===== src/design/lockstep_settings.svh =====
// Width, lockstep offset, lane count and opcode width macros for the lockstep accumulator

`ifndef LOCKSTEP_SETTINGS_SVH
`define LOCKSTEP_SETTINGS_SVH

////////////////////////////////////////////////////////////////////////////
// Datapath
////////////////////////////////////////////////////////////////////////////

// Operand and accumulator width
`define DATA_W 16

// Opcode field width, six codes used out of eight
`define OP_W 3

////////////////////////////////////////////////////////////////////////////
// Lockstep
////////////////////////////////////////////////////////////////////////////

// Cycles the shadow lane trails the main lane, must be at least 2
`define LOCKSTEP_OFFSET 2

// Lane 0 is the main lane, lane 1 the shadow
`define NUM_LANES 2

`endif


===== src/design/lockstep_pkg.sv =====
// Opcode enum and data type shared by the lockstep accumulator

`include "lockstep_settings.svh"

package lockstep_pkg;

  // Accumulator operations
  // Codes 6 and 7 are unused and leave the accumulator unchanged
  typedef enum logic [`OP_W-1:0] {
    OP_CLR,
    OP_LOAD,
    OP_ADD,
    OP_SUB,
    OP_AND,
    OP_XOR
  } acc_op_e;

  // Operand, accumulator and result word
  typedef logic [`DATA_W-1:0] acc_data_t;

endpackage


===== src/design/acc_core.sv =====
// Single accumulator lane executing one opcode per valid cycle

`timescale 1ns/1ps

module acc_core (
  input  logic                   clk_i,
  input  logic                   rst_ni,
  input  logic                   op_valid_i,
  input  lockstep_pkg::acc_op_e  op_i,
  input  lockstep_pkg::acc_data_t operand_i,
  output logic                   res_valid_o,
  output lockstep_pkg::acc_data_t res_o
);

  lockstep_pkg::acc_data_t acc_d;
  lockstep_pkg::acc_data_t acc_q;
  logic                    valid_q;

  ////////////////////////////////////////////////////////////////////////////
  // Next accumulator value
  ////////////////////////////////////////////////////////////////////////////

  // Arithmetic wraps at the word width
  always_comb begin
    case (op_i)
      lockstep_pkg::OP_CLR:  acc_d = '0;
      lockstep_pkg::OP_LOAD: acc_d = operand_i;
      lockstep_pkg::OP_ADD:  acc_d = acc_q + operand_i;
      lockstep_pkg::OP_SUB:  acc_d = acc_q - operand_i;
      lockstep_pkg::OP_AND:  acc_d = acc_q & operand_i;
      lockstep_pkg::OP_XOR:  acc_d = acc_q ^ operand_i;
      // Unused codes hold the value
      default:               acc_d = acc_q;
    endcase
  end

  ////////////////////////////////////////////////////////////////////////////
  // Registers
  ////////////////////////////////////////////////////////////////////////////

  always_ff @(posedge clk_i or negedge rst_ni) begin
    if (!rst_ni) begin
      acc_q   <= '0;
      valid_q <= 1'b0;
    end else begin
      valid_q <= op_valid_i;
      if (op_valid_i) begin
        acc_q <= acc_d;
      end
    end
  end

  // Result is the accumulator itself, one cycle after acceptance
  assign res_valid_o = valid_q;
  assign res_o       = acc_q;

  ////////////////////////////////////////////////////////////////////////////
  // Assertions
  ////////////////////////////////////////////////////////////////////////////

  // Only defined opcodes may arrive with valid
  a_known_opcode : assert property (
    @(posedge clk_i) disable iff (!rst_ni)
    op_valid_i |-> (op_i inside {lockstep_pkg::OP_CLR, lockstep_pkg::OP_LOAD,
                                 lockstep_pkg::OP_ADD, lockstep_pkg::OP_SUB,
                                 lockstep_pkg::OP_AND, lockstep_pkg::OP_XOR})
  ) else $error("acc_core: unused opcode %0d accepted", op_i);

endmodule


===== src/design/lockstep_compare.sv =====
// Main output delay line, shadow output register, self-test flip and mismatch alert

`timescale 1ns/1ps

`include "lockstep_settings.svh"

module lockstep_compare (
  input  logic                    clk_i,
  input  logic                    rst_ni,
  input  logic                    cmp_enable_i,
  input  logic                    fault_inject_i,
  input  logic                    lane_res_valid_i [`NUM_LANES],
  input  lockstep_pkg::acc_data_t lane_res_i       [`NUM_LANES],
  output logic                    alert_o
);

  // One extra stage covers the shadow output register
  localparam int unsigned OUT_DEPTH = `LOCKSTEP_OFFSET + 1;

  logic                    main_valid_q [OUT_DEPTH];
  lockstep_pkg::acc_data_t main_res_q   [OUT_DEPTH];
  logic                    shadow_valid_q;
  lockstep_pkg::acc_data_t shadow_res_q;
  lockstep_pkg::acc_data_t flip_mask;
  logic                    valid_mismatch;
  logic                    res_mismatch;

  ////////////////////////////////////////////////////////////////////////////
  // Main lane delay
  ////////////////////////////////////////////////////////////////////////////

  always_ff @(posedge clk_i or negedge rst_ni) begin
    if (!rst_ni) begin
      for (int i = 0; i < OUT_DEPTH; i++) begin
        main_valid_q[i] <= 1'b0;
        main_res_q[i]   <= '0;
      end
    end else begin
      main_valid_q[0] <= lane_res_valid_i[0];
      main_res_q[0]   <= lane_res_i[0];
      for (int i = 1; i < OUT_DEPTH; i++) begin
        main_valid_q[i] <= main_valid_q[i-1];
        main_res_q[i]   <= main_res_q[i-1];
      end
    end
  end

  ////////////////////////////////////////////////////////////////////////////
  // Shadow lane register
  ////////////////////////////////////////////////////////////////////////////

  // Self-test corrupts bit 0 of one captured result
  assign flip_mask = {{(`DATA_W-1){1'b0}}, fault_inject_i};

  always_ff @(posedge clk_i or negedge rst_ni) begin
    if (!rst_ni) begin
      shadow_valid_q <= 1'b0;
      shadow_res_q   <= '0;
    end else begin
      shadow_valid_q <= lane_res_valid_i[1];
      shadow_res_q   <= lane_res_i[1] ^ flip_mask;
    end
  end

  ////////////////////////////////////////////////////////////////////////////
  // Comparison
  ////////////////////////////////////////////////////////////////////////////

  assign valid_mismatch = main_valid_q[OUT_DEPTH-1] != shadow_valid_q;
  assign res_mismatch   = main_res_q[OUT_DEPTH-1] != shadow_res_q;

  assign alert_o = cmp_enable_i & (valid_mismatch | res_mismatch);

  // Self-test pulse must show up as an alert in the following cycle
  a_self_test_alert : assert property (
    @(posedge clk_i) disable iff (!rst_ni)
    (cmp_enable_i && fault_inject_i) |=> alert_o
  ) else $error("lockstep_compare: self-test pulse raised no alert");

endmodule


===== src/design/lockstep_reset_ctrl.sv =====
// Post-reset counter, shadow lane reset release and comparison enable

`timescale 1ns/1ps

`include "lockstep_settings.svh"

module lockstep_reset_ctrl (
  input  logic clk_i,
  input  logic rst_ni,
  output logic shadow_rst_no,
  output logic cmp_enable_o
);

  localparam int unsigned CNT_W = $clog2(`LOCKSTEP_OFFSET);
  localparam logic [CNT_W-1:0] CNT_MAX = CNT_W'(`LOCKSTEP_OFFSET - 1);

  logic [CNT_W-1:0] cnt_q;
  logic             shadow_set_q;
  logic             cmp_en_q;

  // Counts from reset release and stops at OFFSET-1
  always_ff @(posedge clk_i or negedge rst_ni) begin
    if (!rst_ni) begin
      cnt_q <= '0;
    end else if (cnt_q != CNT_MAX) begin
      cnt_q <= cnt_q + 1'b1;
    end
  end

  // Shadow reset lifts one cycle after the count is reached,
  // comparison starts one cycle after that
  always_ff @(posedge clk_i or negedge rst_ni) begin
    if (!rst_ni) begin
      shadow_set_q <= 1'b0;
      cmp_en_q     <= 1'b0;
    end else begin
      shadow_set_q <= (cnt_q == CNT_MAX);
      cmp_en_q     <= shadow_set_q;
    end
  end

  assign shadow_rst_no = shadow_set_q;
  assign cmp_enable_o  = cmp_en_q;

  ////////////////////////////////////////////////////////////////////////////
  // Assertions
  ////////////////////////////////////////////////////////////////////////////

  // Never compare while the shadow lane is still held in reset
  a_cmp_after_shadow : assert property (
    @(posedge clk_i) disable iff (!rst_ni)
    cmp_enable_o |-> shadow_rst_no
  ) else $error("lockstep_reset_ctrl: compare enabled with shadow lane in reset");

endmodule


===== src/design/lockstep_stagger.sv =====
// Input delay line feeding the main lane live and the shadow lane delayed operations

`timescale 1ns/1ps

`include "lockstep_settings.svh"

module lockstep_stagger (
  input  logic                    clk_i,
  input  logic                    rst_ni,
  input  logic                    op_valid_i,
  input  lockstep_pkg::acc_op_e   op_i,
  input  lockstep_pkg::acc_data_t operand_i,
  output logic                    lane_op_valid_o [`NUM_LANES],
  output lockstep_pkg::acc_op_e   lane_op_o       [`NUM_LANES],
  output lockstep_pkg::acc_data_t lane_operand_o  [`NUM_LANES]
);

  localparam int unsigned DEPTH = `LOCKSTEP_OFFSET;

  // Stage 0 is the newest entry, DEPTH-1 the oldest
  logic                    valid_q   [DEPTH];
  lockstep_pkg::acc_op_e   op_q      [DEPTH];
  lockstep_pkg::acc_data_t operand_q [DEPTH];

  ////////////////////////////////////////////////////////////////////////////
  // Shift register
  ////////////////////////////////////////////////////////////////////////////

  always_ff @(posedge clk_i or negedge rst_ni) begin
    if (!rst_ni) begin
      for (int i = 0; i < DEPTH; i++) begin
        valid_q[i]   <= 1'b0;
        op_q[i]      <= lockstep_pkg::OP_CLR;
        operand_q[i] <= '0;
      end
    end else begin
      valid_q[0]   <= op_valid_i;
      op_q[0]      <= op_i;
      operand_q[0] <= operand_i;
      for (int i = 1; i < DEPTH; i++) begin
        valid_q[i]   <= valid_q[i-1];
        op_q[i]      <= op_q[i-1];
        operand_q[i] <= operand_q[i-1];
      end
    end
  end

  ////////////////////////////////////////////////////////////////////////////
  // Lane fan-out
  ////////////////////////////////////////////////////////////////////////////

  // Main lane sees the live stream
  assign lane_op_valid_o[0] = op_valid_i;
  assign lane_op_o[0]       = op_i;
  assign lane_operand_o[0]  = operand_i;

  // Shadow lanes take the oldest stage
  for (genvar l = 1; l < `NUM_LANES; l++) begin : g_shadow_feed
    assign lane_op_valid_o[l] = valid_q[DEPTH-1];
    assign lane_op_o[l]       = op_q[DEPTH-1];
    assign lane_operand_o[l]  = operand_q[DEPTH-1];
  end

endmodule


===== src/design/lockstep_top.sv =====
// Top level of the dual-lane lockstep accumulator

`timescale 1ns/1ps

`include "lockstep_settings.svh"

module lockstep_top (
  input  logic                    clk_i,
  input  logic                    rst_ni,
  input  logic                    op_valid_i,
  input  lockstep_pkg::acc_op_e   op_i,
  input  lockstep_pkg::acc_data_t operand_i,
  input  logic                    fault_inject_i,
  output logic                    res_valid_o,
  output lockstep_pkg::acc_data_t res_o,
  output logic                    cmp_enable_o,
  output logic                    alert_o
);

  // Per-lane operation stream
  logic                    lane_op_valid [`NUM_LANES];
  lockstep_pkg::acc_op_e   lane_op       [`NUM_LANES];
  lockstep_pkg::acc_data_t lane_operand  [`NUM_LANES];

  // Per-lane results
  logic                    lane_res_valid [`NUM_LANES];
  lockstep_pkg::acc_data_t lane_res       [`NUM_LANES];

  logic shadow_rst_n;
  logic cmp_enable;

  ////////////////////////////////////////////////////////////////////////////
  // Input stagger
  ////////////////////////////////////////////////////////////////////////////

  lockstep_stagger u_stagger (
    .clk_i           (clk_i),
    .rst_ni          (rst_ni),
    .op_valid_i      (op_valid_i),
    .op_i            (op_i),
    .operand_i       (operand_i),
    .lane_op_valid_o (lane_op_valid),
    .lane_op_o       (lane_op),
    .lane_operand_o  (lane_operand)
  );

  ////////////////////////////////////////////////////////////////////////////
  // Reset sequencing
  ////////////////////////////////////////////////////////////////////////////

  lockstep_reset_ctrl u_reset_ctrl (
    .clk_i         (clk_i),
    .rst_ni        (rst_ni),
    .shadow_rst_no (shadow_rst_n),
    .cmp_enable_o  (cmp_enable)
  );

  ////////////////////////////////////////////////////////////////////////////
  // Lanes
  ////////////////////////////////////////////////////////////////////////////

  for (genvar i = 0; i < `NUM_LANES; i++) begin : g_lane
    logic lane_rst_n;

    // Main lane on the system reset, shadow on the staggered one
    assign lane_rst_n = (i == 0) ? rst_ni : shadow_rst_n;

    acc_core u_acc_core (
      .clk_i       (clk_i),
      .rst_ni      (lane_rst_n),
      .op_valid_i  (lane_op_valid[i]),
      .op_i        (lane_op[i]),
      .operand_i   (lane_operand[i]),
      .res_valid_o (lane_res_valid[i]),
      .res_o       (lane_res[i])
    );
  end

  ////////////////////////////////////////////////////////////////////////////
  // Output compare
  ////////////////////////////////////////////////////////////////////////////

  lockstep_compare u_compare (
    .clk_i            (clk_i),
    .rst_ni           (rst_ni),
    .cmp_enable_i     (cmp_enable),
    .fault_inject_i   (fault_inject_i),
    .lane_res_valid_i (lane_res_valid),
    .lane_res_i       (lane_res),
    .alert_o          (alert_o)
  );

  // Results come from the main lane
  assign res_valid_o  = lane_res_valid[0];
  assign res_o        = lane_res[0];
  assign cmp_enable_o = cmp_enable;

endmodule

********

** Your task **
Each line of the records, from the opening one through the line holding "lockstep_pkg::acc_data_t acc_d;", should be restated word for word, with nothing else in the answer.

** Exercise output **
===== src/design/lockstep_settings.svh =====
// Width, lockstep offset, lane count and opcode width macros for the lockstep accumulator

`ifndef LOCKSTEP_SETTINGS_SVH
`define LOCKSTEP_SETTINGS_SVH

////////////////////////////////////////////////////////////////////////////
// Datapath
////////////////////////////////////////////////////////////////////////////

// Operand and accumulator width
`define DATA_W 16

// Opcode field width, six codes used out of eight
`define OP_W 3

////////////////////////////////////////////////////////////////////////////
// Lockstep
////////////////////////////////////////////////////////////////////////////

// Cycles the shadow lane trails the main lane, must be at least 2
`define LOCKSTEP_OFFSET 2

// Lane 0 is the main lane, lane 1 the shadow
`define NUM_LANES 2

`endif


===== src/design/lockstep_pkg.sv =====
// Opcode enum and data type shared by the lockstep accumulator

`include "lockstep_settings.svh"

package lockstep_pkg;

  // Accumulator operations
  // Codes 6 and 7 are unused and leave the accumulator unchanged
  typedef enum logic [`OP_W-1:0] {
    OP_CLR,
    OP_LOAD,
    OP_ADD,
    OP_SUB,
    OP_AND,
    OP_XOR
  } acc_op_e;

  // Operand, accumulator and result word
  typedef logic [`DATA_W-1:0] acc_data_t;

endpackage


===== src/design/acc_core.sv =====
// Single accumulator lane executing one opcode per valid cycle

`timescale 1ns/1ps

module acc_core (
  input  logic                   clk_i,
  input  logic                   rst_ni,
  input  logic                   op_valid_i,
  input  lockstep_pkg::acc_op_e  op_i,
  input  lockstep_pkg::acc_data_t operand_i,
  output logic                   res_valid_o,
  output lockstep_pkg::acc_data_t res_o
);

  lockstep_pkg::acc_data_t acc_d;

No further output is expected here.